La démocratie Tunisienne aurait voulu ternir son blason à jamais qu'elle ne s'y serait pas pris autrement, et après avoir été élevée au rang peu glorieux des « ennemis d'Internet » par Reporters sans frontières, elle fait face aujourd'hui à une rébellion d'une nouvelle génération, éminemment technologique et ingénieuse.
L'heure est à la cyber-résistance sur la Toile, sous l'impulsion d'activistes tunisiens, le collectif Anonymous, déterminés à prendre le gouvernement à son propre piège, en bloquant depuis le 3 janvier le site officiel du pouvoir, ainsi que la totalité des sites web des ministères, le site de la banque Zitouna, et de nombreux portails officiels.

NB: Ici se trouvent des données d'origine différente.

**config.mk**
```make
export PLATFORM = sky130hd
export DESIGN_NAME = seq_alu
export DESIGN_NICKNAME = d
export VERILOG_FILES = /design/src/rtl/seq_alu.sv
export SDC_FILE = /design/constraint.sdc
export NUM_CORES = 1
export LEC_CHECK = 0
export BUFFER_PORTS_ARGS = -buffer_cell sky130_fd_sc_hd__buf_2
export CORE_MARGIN = 2
export CORE_UTILIZATION = 40
export DETAILED_ROUTE_END_ITERATION = 7
export MAX_ROUTING_LAYER = met4
export SLEW_MARGIN = 40
export SYNTH_ARGS = -nofsm -noshare
export SYNTH_HDL_FRONTEND = slang
export SYNTH_SLANG_ARGS = --single-unit
```
**constraint.sdc**
```tcl
create_clock -name clk -period 14.57 [get_ports clk]
set_input_delay 2.1855 -clock clk [delete_from_list [all_inputs] [get_ports clk]]
set_output_delay 2.1855 -clock clk [all_outputs]
set_load 0.02 [all_outputs]
```
**src/rtl/seq_alu.sv**
```systemverilog
// Handshaked execute-stage ALU: single-cycle logic/arith/compare/shift ops plus
// iterative unsigned multiply (shift-add) and divide (restoring) with a HI result.
module seq_alu #(
    parameter int WIDTH = 32
) (
    input  logic             clk,
    input  logic             reset,
    input  logic             in_valid,
    output logic             in_ready,
    input  logic [3:0]       op,
    input  logic [WIDTH-1:0] a,
    input  logic [WIDTH-1:0] b,
    output logic             out_valid,
    input  logic             out_ready,
    output logic [WIDTH-1:0] y,
    output logic [WIDTH-1:0] hi,
    output logic             zero,
    output logic             dz
);

    localparam int SHW = $clog2(WIDTH);
    localparam logic [SHW:0] CNT_LAST = (SHW+1)'(WIDTH - 1);

    localparam logic [3:0] OP_AND   = 4'b0000;
    localparam logic [3:0] OP_OR    = 4'b0001;
    localparam logic [3:0] OP_ADD   = 4'b0010;
    localparam logic [3:0] OP_XOR   = 4'b0011;
    localparam logic [3:0] OP_XNOR  = 4'b0100;
    localparam logic [3:0] OP_SUB   = 4'b0101;
    localparam logic [3:0] OP_SLT   = 4'b0110;
    localparam logic [3:0] OP_SLL   = 4'b0111;
    localparam logic [3:0] OP_SRL   = 4'b1000;
    localparam logic [3:0] OP_SRA   = 4'b1001;
    localparam logic [3:0] OP_MULTU = 4'b1010;
    localparam logic [3:0] OP_DIVU  = 4'b1011;
    localparam logic [3:0] OP_SLTU  = 4'b1100;

    typedef enum logic [1:0] {IDLE, MUL, DIV, DONE} state_t;

    state_t             state, state_next;
    logic [SHW:0]       cnt, cnt_next;
    logic [2*WIDTH-1:0] acc, acc_next;
    logic [WIDTH-1:0]   opnd, opnd_next;
    logic               res_load;
    logic [WIDTH-1:0]   res_y, res_hi;
    logic               res_dz;
    logic               accept;

    function automatic logic [WIDTH-1:0] alu_result(
        input logic [3:0]       f,
        input logic [WIDTH-1:0] x,
        input logic [WIDTH-1:0] z
    );
        logic [SHW-1:0]          sh;
        logic signed [WIDTH-1:0] xs;
        logic signed [WIDTH-1:0] zs;
        sh = z[SHW-1:0];
        xs = x;
        zs = z;
        case (f)
            OP_AND:  return x & z;
            OP_OR:   return x | z;
            OP_ADD:  return x + z;
            OP_XOR:  return x ^ z;
            OP_XNOR: return ~(x ^ z);
            OP_SUB:  return x - z;
            OP_SLT:  return {{(WIDTH-1){1'b0}}, xs < zs};
            OP_SLL:  return x << sh;
            OP_SRL:  return x >> sh;
            OP_SRA:  return xs >>> sh;
            OP_SLTU: return {{(WIDTH-1){1'b0}}, x < z};
            default: return '0;
        endcase
    endfunction

    // acc = {partial sum, remaining multiplier}; add multiplicand on LSB, then shift right
    function automatic logic [2*WIDTH-1:0] mul_step(
        input logic [2*WIDTH-1:0] p,
        input logic [WIDTH-1:0]   mcand
    );
        logic [WIDTH:0] sum;
        sum = {1'b0, p[2*WIDTH-1:WIDTH]} + {1'b0, (p[0] ? mcand : {WIDTH{1'b0}})};
        return {sum, p[WIDTH-1:1]};
    endfunction

    // acc = {remainder, dividend/quotient}; bring in next dividend bit, subtract if it fits
    function automatic logic [2*WIDTH-1:0] div_step(
        input logic [2*WIDTH-1:0] p,
        input logic [WIDTH-1:0]   d
    );
        logic [WIDTH:0] shifted;
        logic [WIDTH:0] diff;
        shifted = {p[2*WIDTH-1:WIDTH], p[WIDTH-1]};
        diff    = shifted - {1'b0, d};
        if (!diff[WIDTH])
            return {diff[WIDTH-1:0], p[WIDTH-2:0], 1'b1};
        else
            return {shifted[WIDTH-1:0], p[WIDTH-2:0], 1'b0};
    endfunction

    assign in_ready  = (state == IDLE) | ((state == DONE) & out_ready);
    assign out_valid = (state == DONE);
    assign accept    = in_valid & in_ready;

    always_comb begin
        state_next = state;
        cnt_next   = cnt;
        acc_next   = acc;
        opnd_next  = opnd;
        res_load   = 1'b0;
        res_y      = '0;
        res_hi     = '0;
        res_dz     = 1'b0;
        unique case (state)
            IDLE, DONE: begin
                if (state == DONE && out_ready && !in_valid)
                    state_next = IDLE;
                if (accept) begin
                    case (op)
                        OP_MULTU: begin
                            state_next = MUL;
                            cnt_next   = '0;
                            acc_next   = {{WIDTH{1'b0}}, b};
                            opnd_next  = a;
                        end
                        OP_DIVU: begin
                            if (b == '0) begin
                                state_next = DONE;
                                res_load   = 1'b1;
                                res_y      = '1;
                                res_hi     = a;
                                res_dz     = 1'b1;
                            end else begin
                                state_next = DIV;
                                cnt_next   = '0;
                                acc_next   = {{WIDTH{1'b0}}, a};
                                opnd_next  = b;
                            end
                        end
                        default: begin
                            state_next = DONE;
                            res_load   = 1'b1;
                            res_y      = alu_result(op, a, b);
                        end
                    endcase
                end
            end
            MUL: begin
                acc_next = mul_step(acc, opnd);
                cnt_next = cnt + 1'b1;
                if (cnt == CNT_LAST) begin
                    state_next = DONE;
                    cnt_next   = '0;
                    res_load   = 1'b1;
                    res_y      = acc_next[WIDTH-1:0];
                    res_hi     = acc_next[2*WIDTH-1:WIDTH];
                end
            end
            DIV: begin
                acc_next = div_step(acc, opnd);
                cnt_next = cnt + 1'b1;
                if (cnt == CNT_LAST) begin
                    state_next = DONE;
                    cnt_next   = '0;
                    res_load   = 1'b1;
                    res_y      = acc_next[WIDTH-1:0];
                    res_hi     = acc_next[2*WIDTH-1:WIDTH];
                end
            end
            default: state_next = IDLE;
        endcase
    end

    always_ff @(posedge clk or posedge reset) begin
        if (reset)
            state <= IDLE;
        else
            state <= state_next;
    end

    always_ff @(posedge clk or posedge reset) begin
        if (reset) begin
            cnt  <= '0;
            acc  <= '0;
            opnd <= '0;
            y    <= '0;
            hi   <= '0;
            zero <= 1'b0;
            dz   <= 1'b0;
        end else begin
            cnt  <= cnt_next;
            acc  <= acc_next;
            opnd <= opnd_next;
            if (res_load) begin
                y    <= res_y;
                hi   <= res_hi;
                zero <= (res_y == '0);
                dz   <= res_dz;
            end
        end
    end

endmodule

```
==> report_table.html, run 1 <==
<table>
<tr><th>Metric</th><th>Value</th></tr>
<tr><th colspan="2">Critical path</th></tr>
<tr><td>Flop-to-flop setup slack</td><td>9220 ps</td></tr>
<tr><td>Category of the worst setup path capture point</td><td>register</td></tr>
<tr><td>Required time of the critical path</td><td>14920 ps</td></tr>
<tr><td>Biggest fanout along the worst timing path</td><td>53</td></tr>
<tr><td>Worst reg-to-reg path cell count</td><td>16</td></tr>
<tr><td>Cell breakdown of the critical path</td><td>buf_2 -&gt; buf_4 -&gt; inv_1 -&gt; ha_1 -&gt; inv_1 -&gt; a21oi_1 -&gt; a211oi_1 -&gt; o21a_1 -&gt; o211ai_1 -&gt; a311oi_1 -&gt; o211ai_1 -&gt; a21oi_1 -&gt; a21oi_1 -&gt; a211oi_1 -&gt; nor4_2 -&gt; nand3_1 -&gt; o31ai_2</td></tr>
<tr><td>Worst stage delay on the critical path</td><td>700 ps</td></tr>
<tr><td>Classification of the worst setup path</td><td>input pin to register</td></tr>
<tr><td>Start point of the critical path</td><td>b[4]</td></tr>
<tr><td>Critical Path Most Common Cell</td><td>sky130_fd_sc_hd__a21oi_1</td></tr>
<tr><td>Setup crit start kind</td><td>input pin</td></tr>
<tr><td>Worst path arrival time</td><td>7500 ps</td></tr>
<tr><td>FF-to-FF End</td><td>hi[26]$_DFFE_PP0P_</td></tr>
<tr><td>Start of the worst register-to-register path</td><td>acc[31]$_DFFE_PP0P_</td></tr>
<tr><td>CP max stage cell</td><td>sky130_fd_sc_hd__a211oi_1</td></tr>
<tr><td>Worst Setup EP</td><td>zero$_DFFE_PP0P_</td></tr>
<tr><th colspan="2">STA</th></tr>
<tr><td>Minimum clock period</td><td>7150 ps</td></tr>
<tr><td>Setup TNS</td><td>0 ps</td></tr>
<tr><td>Fraction of the cycle the final worst path needs</td><td>49.08%</td></tr>
<tr><td>Number of endpoints with negative hold slack in the final report</td><td>0</td></tr>
<tr><td>Highest Clock Rate</td><td>139.9 MHz</td></tr>
<tr><td>Final Slew Violations</td><td>0</td></tr>
<tr><td>Slew at the pin with the worst max-slew slack</td><td>1007 ps</td></tr>
<tr><td>Unrepaired setup endpoints after global routing</td><td>false</td></tr>
<tr><td>Hold WS</td><td>477.0 ps</td></tr>
<tr><td>Headroom to the max-slew limit</td><td>32.16%</td></tr>
<tr><td>Worst Clk Skew</td><td>32.33 ps</td></tr>
<tr><td>Setup-failing EPs final</td><td>0</td></tr>
<tr><th colspan="2">Hold path</th></tr>
<tr><td>Hold WC Path Type</td><td>register to register</td></tr>
<tr><td>Count of cells along the worst hold path</td><td>2</td></tr>
<tr><td>Min-delay src</td><td>y[26]$_DFFE_PP0P_</td></tr>
<tr><th colspan="2">Yosys</th></tr>
<tr><td>Distinct cells, synth</td><td>101</td></tr>
<tr><td>Number of synthesized register bits</td><td>170</td></tr>
<tr><td>Average cell area after synthesis</td><td>7.408 µm²</td></tr>
<tr><td>Top FF cell, synth</td><td>sky130_fd_sc_hd__dfrtp_1</td></tr>
<tr><td>EDFF count, synth</td><td>0</td></tr>
<tr><td>Cell area after synthesis</td><td>21850 µm²</td></tr>
<tr><td>Post-synth net total</td><td>3194</td></tr>
<tr><td>Synth Warn #</td><td>0</td></tr>
<tr><td>Async set-reset flop share out of synthesis</td><td>100.0%</td></tr>
<tr><td>Share of the yosys chip area belonging to registers</td><td>19.47%</td></tr>
<tr><td>Synth Instances</td><td>2949</td></tr>
<tr><th colspan="2">Power</th></tr>
<tr><td>Worst supply voltage drop on vdd</td><td>0.0001024 V</td></tr>
<tr><td>Pwr Density</td><td>153.2 nW/µm²</td></tr>
<tr><td>Leakage power summed over all cells</td><td>10.52 nW</td></tr>
<tr><th colspan="2">Route</th></tr>
<tr><td>Number of nets still failing antenna checks after routing</td><td>0</td></tr>
<tr><td>Detailed Route WL</td><td>115500 µm</td></tr>
<tr><td>Detailed Route Iter0 Violations</td><td>3508</td></tr>
<tr><td>Via count normalized by instance count</td><td>6.929</td></tr>
<tr><td>Average wire per standard cell</td><td>31.70 µm</td></tr>
<tr><td>Residual DRC</td><td>0</td></tr>
<tr><td>Via count of the routed design</td><td>25.24k</td></tr>
<tr><td>Total iterations of the first detailed-routing run</td><td>8</td></tr>
<tr><th colspan="2">Cells and area</th></tr>
<tr><td>Layout cell share with drive strength beyond 1</td><td>11.36%</td></tr>
<tr><td>Filler instances</td><td>5583</td></tr>
<tr><td>Number of nets in the layout</td><td>3171</td></tr>
<tr><td>Commonest non-fill, non-tap cell in the layout</td><td>sky130_fd_sc_hd__nand2_1</td></tr>
<tr><td>Final standard cell utilization of the core</td><td>43.80%</td></tr>
<tr><td>Non-filler cells, final</td><td>3643</td></tr>
<tr><td>Commonest non-fill, non-tap cells in the layout</td><td>417 x sky130_fd_sc_hd__nand2_1, 230 x sky130_fd_sc_hd__o21ai_0, 215 x sky130_fd_sc_hd__nor2_1</td></tr>
<tr><td>Layout overhead on the synthesized area</td><td>8.104%</td></tr>
<tr><td>Final non-filler cell area</td><td>23620 µm²</td></tr>
<tr><th colspan="2">Status</th></tr>
<tr><td>Status</td><td>finished clean</td></tr>
<tr><th colspan="2">Floorplanning</th></tr>
<tr><td>Overall die area</td><td>56500 µm²</td></tr>
<tr><td>Chip height</td><td>237.7 µm</td></tr>
<tr><td>Die W</td><td>237.7 µm</td></tr>
<tr><td>Ports</td><td>140</td></tr>
<tr><td>Total core area</td><td>53920 µm²</td></tr>
<tr><td>Placement Rows</td><td>85</td></tr>
<tr><td>Starting density of the core</td><td>40.52%</td></tr>
<tr><th colspan="2">Global route</th></tr>
<tr><td>Sum of overflow across all layers after global routing</td><td>0</td></tr>
<tr><td>Met3 usage</td><td>7.850%</td></tr>
<tr><td>Total Routing Usage GR</td><td>40.98%</td></tr>
<tr><td>Number of global-route vias before repair</td><td>23.43k</td></tr>
<tr><td>Antenna violations before repair</td><td>8</td></tr>
<tr><td>Met2 Track Usage GR</td><td>59.69%</td></tr>
<tr><td>Most Crowded Layer GR</td><td>met2</td></tr>
<tr><td>Global-route wire length before repair</td><td>165200 µm</td></tr>
<tr><td>Met1 usage</td><td>51.99%</td></tr>
<tr><td>Maximum number of pins on one net before global-route repair</td><td>90</td></tr>
<tr><th colspan="2">Clock network</th></tr>
<tr><td>Number of buffers inserted for hold repair after clock tree synthesis</td><td>0</td></tr>
<tr><td>Total number of H-tree levels</td><td>4</td></tr>
<tr><td>Total number of clock tree sinks</td><td>170</td></tr>
<tr><td>Number of buffers inserted during clock tree synthesis</td><td>17</td></tr>
<tr><td>Post-cts resize count</td><td>0</td></tr>
<tr><td>Buffer depth of the longest clock path</td><td>2</td></tr>
<tr><td>Clock tree from TritonCTS</td><td>built</td></tr>
<tr><td>Insertion delay to the later sink of the worst-skew pair</td><td>480 ps</td></tr>
<tr><td>Clk pin slew, worst setup/hold paths</td><td>70 ps</td></tr>
<tr><td>Setup bufs post-CTS</td><td>0</td></tr>
<tr><td>Clock tree root driver cell</td><td>sky130_fd_sc_hd__clkbuf_16</td></tr>
<tr><th colspan="2">Placement</th></tr>
<tr><td>Placed instance count</td><td>3603</td></tr>
<tr><td>Area after detailed placement</td><td>23000 µm²</td></tr>
<tr><td>GPL Wtd Cong</td><td>1.099</td></tr>
<tr><td>Total half-perimeter wirelength after legalization and detailed placement</td><td>85900 µm</td></tr>
<tr><td>Number of I/O port buffers</td><td>139</td></tr>
<tr><th colspan="2">Run</th></tr>
<tr><td>Max capacitance violation total</td><td>0</td></tr>
</table>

Ces dissidents du Web, qui se sont déjà illustrés lors de l' "opération Riposte" menée contre les opposants à WikiLeaks, ont revendiqué leur action « opération Tunisie » dans une lettre ouverte adressée à Ben Ali, le dictateur qui apprécie la liberté d'expression uniquement sous un bâillon, dans laquelle ils l'accusent de pratiquer un "niveau de censure outrageant bloquant non seulement des sites de blogeurs dissidents, mais aussi des sites comme Flickr, ou toute source d'information mentionnant WikiLeaks".
La riposte électronique avait démarré début 2010, quand l'immolation tragique de Mohamed Bouazizi, décédé mardi 4 janvier - un jeune diplômé au chômage qui s'était aspergé d'essence devant la préfecture de Tunis en décembre - a submergé d'émotion le pays et la blogosphère, Facebook devenant alors le QG virtuel de ralliement et de l'organisation de la fronde. Les représailles des autorités ne se sont pas fait attendre, et Facebook devint inaccessible, à la consternation générale, de Reporters sans frontières aux militants des droits de l'homme tunisiens.
Facebook, Dailymotion, Youtube, mais également Oumma.com et Mejliss, tous sont logés à la même enseigne, sous surveillance, bloqués, ou interdits d'émettre en Tunisie, là où la démocratie n'aime bien que ceux qu'elle passe à la trappe.